Results: Between Aug 1, 2014 and Sep 30, 2017, 40 patients with newly diagnosed SAA were treated (median age 24 years [range 7–57 years]; 19 [47.5%] male; 18 [45%] VSAA; 1[2.5%] post-hepatitis). All of these patients were transfusion dependent. Demographic data and clinical characteristics of these patients are outlined in Table 1.
The 3-month overall response rates (ORRs) was 40.0%, including 2.5% CR and 37.5% PR. The ORRs increased to 60% (15% CR and 45% PR) at 6 months and 72.5% (42.5% CR and 30% PR) at 12 months. With a median follow-up of 77 months (range 0.1–97 months), estimated 8-year OS rate and event-free survival rate were 84.9% (95% CI, 69.35-92.9%) and 66.5 (95%CI, 49.1-79.1%), respectively.

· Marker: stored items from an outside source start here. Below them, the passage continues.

**src/rtl/decode_pkg.sv**
```systemverilog
// Shared opcode map, format enum and decoded-entry payload for the decode stage.
package decode_pkg;

   localparam int unsigned INSTR_W   = 32;
   localparam int unsigned RAW_REG_W = 5;

   localparam logic [6:0] OPC_LOAD     = 7'b0000011;
   localparam logic [6:0] OPC_MISC_MEM = 7'b0001111;
   localparam logic [6:0] OPC_OP_IMM   = 7'b0010011;
   localparam logic [6:0] OPC_AUIPC    = 7'b0010111;
   localparam logic [6:0] OPC_OP_IMM32 = 7'b0011011;
   localparam logic [6:0] OPC_STORE    = 7'b0100011;
   localparam logic [6:0] OPC_OP       = 7'b0110011;
   localparam logic [6:0] OPC_LUI      = 7'b0110111;
   localparam logic [6:0] OPC_OP32     = 7'b0111011;
   localparam logic [6:0] OPC_BRANCH   = 7'b1100011;
   localparam logic [6:0] OPC_JALR     = 7'b1100111;
   localparam logic [6:0] OPC_JAL      = 7'b1101111;
   localparam logic [6:0] OPC_SYSTEM   = 7'b1110011;

   typedef enum logic [2:0] {
      FMT_R   = 3'd0,
      FMT_I   = 3'd1,
      FMT_S   = 3'd2,
      FMT_B   = 3'd3,
      FMT_U   = 3'd4,
      FMT_J   = 3'd5,
      FMT_ILL = 3'd6
   } fmt_e;

   // Width-independent part of a held entry; pc/imm live beside it at XLEN.
   typedef struct packed {
      logic [6:0]           opcode;
      logic [RAW_REG_W-1:0] rd;
      logic [RAW_REG_W-1:0] rs1;
      logic [RAW_REG_W-1:0] rs2;
      logic [2:0]           funct3;
      logic [6:0]           funct7;
      fmt_e                 fmt;
      logic                 illegal;
   } decoded_t;

   // Opcode to instruction format; low bits other than 2'b11 fall to FMT_ILL.
   function automatic fmt_e opcode_fmt(input logic [6:0] opcode);
      fmt_e f;
      case (opcode)
         OPC_OP, OPC_OP32:                             f = FMT_R;
         OPC_OP_IMM, OPC_OP_IMM32, OPC_LOAD,
         OPC_JALR, OPC_SYSTEM, OPC_MISC_MEM:           f = FMT_I;
         OPC_STORE:                                    f = FMT_S;
         OPC_BRANCH:                                   f = FMT_B;
         OPC_LUI, OPC_AUIPC:                           f = FMT_U;
         OPC_JAL:                                      f = FMT_J;
         default:                                      f = FMT_ILL;
      endcase
      return f;
   endfunction

   // True when a register field does not fit the configured index width.
   function automatic logic reg_truncated(input logic [RAW_REG_W-1:0] field,
                                          input int unsigned reg_w);
      return (field >> reg_w) != '0;
   endfunction

endpackage

```
**src/rtl/decode_stage_imm_gen.sv**
```systemverilog
// Combinational immediate builder: format-selected, sign-extended to XLEN.
module imm_gen
   import decode_pkg::*;
#(
   parameter int unsigned XLEN = 32
) (
   input  logic [31:7]     instr,
   input  fmt_e            fmt,
   output logic [XLEN-1:0] imm_c
);

   // Assemble the per-format immediate and sign-extend from instr[31].
   always_comb begin
      imm_c = '0;
      case (fmt)
         FMT_I:   imm_c = XLEN'($signed(instr[31:20]));
         FMT_S:   imm_c = XLEN'($signed({instr[31:25], instr[11:7]}));
         FMT_B:   imm_c = XLEN'($signed({instr[31], instr[7], instr[30:25],
                                         instr[11:8], 1'b0}));
         FMT_U:   imm_c = XLEN'($signed({instr[31:12], 12'b0}));
         FMT_J:   imm_c = XLEN'($signed({instr[31], instr[19:12], instr[20],
                                         instr[30:21], 1'b0}));
         default: imm_c = '0;
      endcase
   end

endmodule

```
**src/rtl/decode_stage.sv**
```systemverilog
// Registered decode stage: two-entry (output + skid) buffer with valid/ready on both sides.
module decode_stage
   import decode_pkg::*;
#(
   parameter int unsigned XLEN       = 32,
   parameter int unsigned REG_ADDR_W = 5
) (
   input  logic                  clk,
   input  logic                  rst_n,
   input  logic                  flush,
   input  logic                  in_valid,
   output logic                  in_ready,
   input  logic [31:0]           in_instr,
   input  logic [XLEN-1:0]       in_pc,
   output logic                  out_valid,
   input  logic                  out_ready,
   output logic [XLEN-1:0]       out_pc,
   output logic [6:0]            out_opcode,
   output logic [REG_ADDR_W-1:0] out_rd,
   output logic [REG_ADDR_W-1:0] out_rs1,
   output logic [REG_ADDR_W-1:0] out_rs2,
   output logic [2:0]            out_funct3,
   output logic [6:0]            out_funct7,
   output logic [XLEN-1:0]       out_imm,
   output logic [2:0]            out_fmt,
   output logic                  out_illegal
);

   localparam logic [1:0] ST_EMPTY = 2'd0;
   localparam logic [1:0] ST_ONE   = 2'd1;
   localparam logic [1:0] ST_TWO   = 2'd2;

   logic [1:0]      state;
   logic [1:0]      state_nxt;
   logic            in_fire;
   logic            out_fire;
   logic            ld_out_new;
   logic            ld_out_skid;
   logic            ld_skid;

   fmt_e            fmt_raw;
   fmt_e            fmt_c;
   logic            trunc_c;
   decoded_t        dec_c;
   logic [XLEN-1:0] imm_c;

   decoded_t        out_q;
   decoded_t        skid_q;
   logic [XLEN-1:0] out_pc_q;
   logic [XLEN-1:0] out_imm_q;
   logic [XLEN-1:0] skid_pc_q;
   logic [XLEN-1:0] skid_imm_q;

   assign in_ready  = (state != ST_TWO) & rst_n;
   assign out_valid = (state != ST_EMPTY);
   assign in_fire   = in_valid & in_ready;
   assign out_fire  = out_valid & out_ready;

   // Field split and format classification of the incoming word.
   always_comb begin
      dec_c   = '0;
      fmt_raw = opcode_fmt(in_instr[6:0]);
      trunc_c = 1'b0;
      case (fmt_raw)
         FMT_R:        trunc_c = reg_truncated(in_instr[11:7], REG_ADDR_W)
                               | reg_truncated(in_instr[19:15], REG_ADDR_W)
                               | reg_truncated(in_instr[24:20], REG_ADDR_W);
         FMT_I:        trunc_c = reg_truncated(in_instr[11:7], REG_ADDR_W)
                               | reg_truncated(in_instr[19:15], REG_ADDR_W);
         FMT_S, FMT_B: trunc_c = reg_truncated(in_instr[19:15], REG_ADDR_W)
                               | reg_truncated(in_instr[24:20], REG_ADDR_W);
         FMT_U, FMT_J: trunc_c = reg_truncated(in_instr[11:7], REG_ADDR_W);
         default:      trunc_c = 1'b0;
      endcase
      fmt_c = trunc_c ? FMT_ILL : fmt_raw;

      dec_c.opcode  = in_instr[6:0];
      dec_c.fmt     = fmt_c;
      dec_c.illegal = (fmt_c == FMT_ILL);
      if (fmt_c inside {FMT_R, FMT_I, FMT_U, FMT_J}) dec_c.rd = in_instr[11:7];
      if (fmt_c inside {FMT_R, FMT_I, FMT_S, FMT_B}) begin
         dec_c.rs1    = in_instr[19:15];
         dec_c.funct3 = in_instr[14:12];
      end
      if (fmt_c inside {FMT_R, FMT_S, FMT_B}) dec_c.rs2 = in_instr[24:20];
      if (fmt_c == FMT_R) dec_c.funct7 = in_instr[31:25];
   end

   imm_gen #(
      .XLEN (XLEN)
   ) u_imm_gen (
      .instr (in_instr[31:7]),
      .fmt   (fmt_c),
      .imm_c (imm_c)
   );

   // Next state and register load enables; flush empties the buffer.
   always_comb begin
      state_nxt   = state;
      ld_out_new  = 1'b0;
      ld_out_skid = 1'b0;
      ld_skid     = 1'b0;
      case (state)
         ST_EMPTY: begin
            if (in_fire) begin
               state_nxt  = ST_ONE;
               ld_out_new = 1'b1;
            end
         end
         ST_ONE: begin
            if (in_fire && out_fire) begin
               ld_out_new = 1'b1;
            end else if (out_fire) begin
               state_nxt = ST_EMPTY;
            end else if (in_fire) begin
               state_nxt = ST_TWO;
               ld_skid   = 1'b1;
            end
         end
         ST_TWO: begin
            if (out_fire) begin
               state_nxt   = ST_ONE;
               ld_out_skid = 1'b1;
            end
         end
         default: state_nxt = ST_EMPTY;
      endcase
      if (flush) begin
         state_nxt   = ST_EMPTY;
         ld_out_new  = 1'b0;
         ld_out_skid = 1'b0;
         ld_skid     = 1'b0;
      end
   end

   // Occupancy state register.
   always_ff @(posedge clk) begin
      if (!rst_n) state <= ST_EMPTY;
      else        state <= state_nxt;
   end

   // Output and skid entry registers; skid drains into the output slot.
   always_ff @(posedge clk) begin
      if (!rst_n) begin
         out_q      <= '0;
         out_pc_q   <= '0;
         out_imm_q  <= '0;
         skid_q     <= '0;
         skid_pc_q  <= '0;
         skid_imm_q <= '0;
      end else begin
         if (ld_out_new) begin
            out_q     <= dec_c;
            out_pc_q  <= in_pc;
            out_imm_q <= imm_c;
         end else if (ld_out_skid) begin
            out_q     <= skid_q;
            out_pc_q  <= skid_pc_q;
            out_imm_q <= skid_imm_q;
         end
         if (ld_skid) begin
            skid_q     <= dec_c;
            skid_pc_q  <= in_pc;
            skid_imm_q <= imm_c;
         end
      end
   end

   assign out_pc      = out_pc_q;
   assign out_imm     = out_imm_q;
   assign out_opcode  = out_q.opcode;
   assign out_rd      = REG_ADDR_W'(out_q.rd);
   assign out_rs1     = REG_ADDR_W'(out_q.rs1);
   assign out_rs2     = REG_ADDR_W'(out_q.rs2);
   assign out_funct3  = out_q.funct3;
   assign out_funct7  = out_q.funct7;
   assign out_fmt     = out_q.fmt;
   assign out_illegal = out_q.illegal;

endmodule
```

No patient discontinued therapy because of treatment-related toxicity. There were two deaths-one due to infection and another due to cerebral hemorrhage. In this cohort, 4/40 patients (5.7%) evolved to clonal disorders. Of the 4 patients, 1 patients progressed to overt PNH, 2 MDS and 1 acute myeloid leukemia (AML). Cytogenetic abnormalities involved chromosome 7 occurred in one cases with AML. A total of 2 (7.1%) patients relapsed at 33 and 79 months after initial response. Both of the 2 relapsed patients acquired response again with the administration of CSA.
Conclusions: Front-line sequential optimized rATG protocol with CSA and LMS regimen resulted in encouraging long-term survival. Future randomized studies should evaluate the optimized IST regimen in the treatment of patients with SAA.
Disclosures: No relevant conflicts of interest to declare.